__Work instruction__: When a line in the entries contains the word "global", copy that line in full.

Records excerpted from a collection
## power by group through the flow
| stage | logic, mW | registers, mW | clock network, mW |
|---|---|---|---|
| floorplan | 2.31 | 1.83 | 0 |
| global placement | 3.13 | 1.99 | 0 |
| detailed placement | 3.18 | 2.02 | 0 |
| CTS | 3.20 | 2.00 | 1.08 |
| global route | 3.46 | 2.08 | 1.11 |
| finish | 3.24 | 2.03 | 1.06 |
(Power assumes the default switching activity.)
$ cat src/sv/wcenv_cfg.sv
// ----------------------------------------------------------------------------
// wcenv_cfg
// APB-style register file: sample format and window length.
// ----------------------------------------------------------------------------
module wcenv_cfg
	import wcenv_pkg::*;
(
	input  logic               clk,
	input  logic               arst_n,
	input  logic               psel,
	input  logic               penable,
	input  logic               pwrite,
	input  logic [PADDR_W-1:0] paddr,
	input  logic [PDATA_W-1:0] pwdata,
	output logic [PDATA_W-1:0] prdata,
	output logic               pready,
	output cfg_t               cfg
);

	logic             format_q;
	logic [LEN_W-1:0] window_q;
	logic             wr_en;

	assign pready = 1'b1;
	assign wr_en  = psel && penable && pwrite && pready;

	always_ff @(posedge clk or negedge arst_n) begin
		if (!arst_n) begin
			format_q <= FORMAT_RST;
			window_q <= WINDOW_RST;
		end else if (wr_en) begin
			case (paddr[2:2])
				REG_FORMAT: format_q <= pwdata[0];
				REG_WINDOW: window_q <= pwdata[LEN_W-1:0];
				default: ;
			endcase
		end
	end

	always_comb begin
		case (paddr[2:2])
			REG_FORMAT: prdata = {{(PDATA_W-1){1'b0}}, format_q};
			REG_WINDOW: prdata = {{(PDATA_W-LEN_W){1'b0}}, window_q};
			default:    prdata = '0;
		endcase
	end

	assign cfg.sample_format = format_q;
	assign cfg.window_len    = window_q;

endmodule

$ cat config.mk
export PLATFORM = sky130hd
export DESIGN_NAME = wcenv_cfg
export DESIGN_NICKNAME = d
export VERILOG_FILES = /design/src/sv/wcenv_pkg.sv /design/src/sv/wcenv_cfg.sv
export SDC_FILE = /design/constraint.sdc
export NUM_CORES = 1
export LEC_CHECK = 0
export ABC_CLOCK_PERIOD_IN_PS = 800
export BUFFER_PORTS_ARGS = -buffer_cell sky130_fd_sc_hd__buf_2
export CAP_MARGIN = 30
export CORE_ASPECT_RATIO = 1.75
export CORE_UTILIZATION = 33
export DETAILED_ROUTE_END_ITERATION = 10
export PLACE_DENSITY = 0.76
export SYNTH_ARGS = -nofsm -noshare
export SYNTH_HDL_FRONTEND = slang
export SYNTH_SLANG_ARGS = --single-unit
$ cat constraint.sdc
create_clock -name clk -period 0.8 [get_ports clk]
set_clock_uncertainty 0.05 [all_clocks]
set_input_delay 0.08 -clock clk [delete_from_list [all_inputs] [get_ports clk]]
set_output_delay 0.08 -clock clk [all_outputs]
set_load 0.005 [all_outputs]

__Worked solution__:
| global placement | 3.13 | 1.99 | 0 |
| global route | 3.46 | 2.08 | 1.11 |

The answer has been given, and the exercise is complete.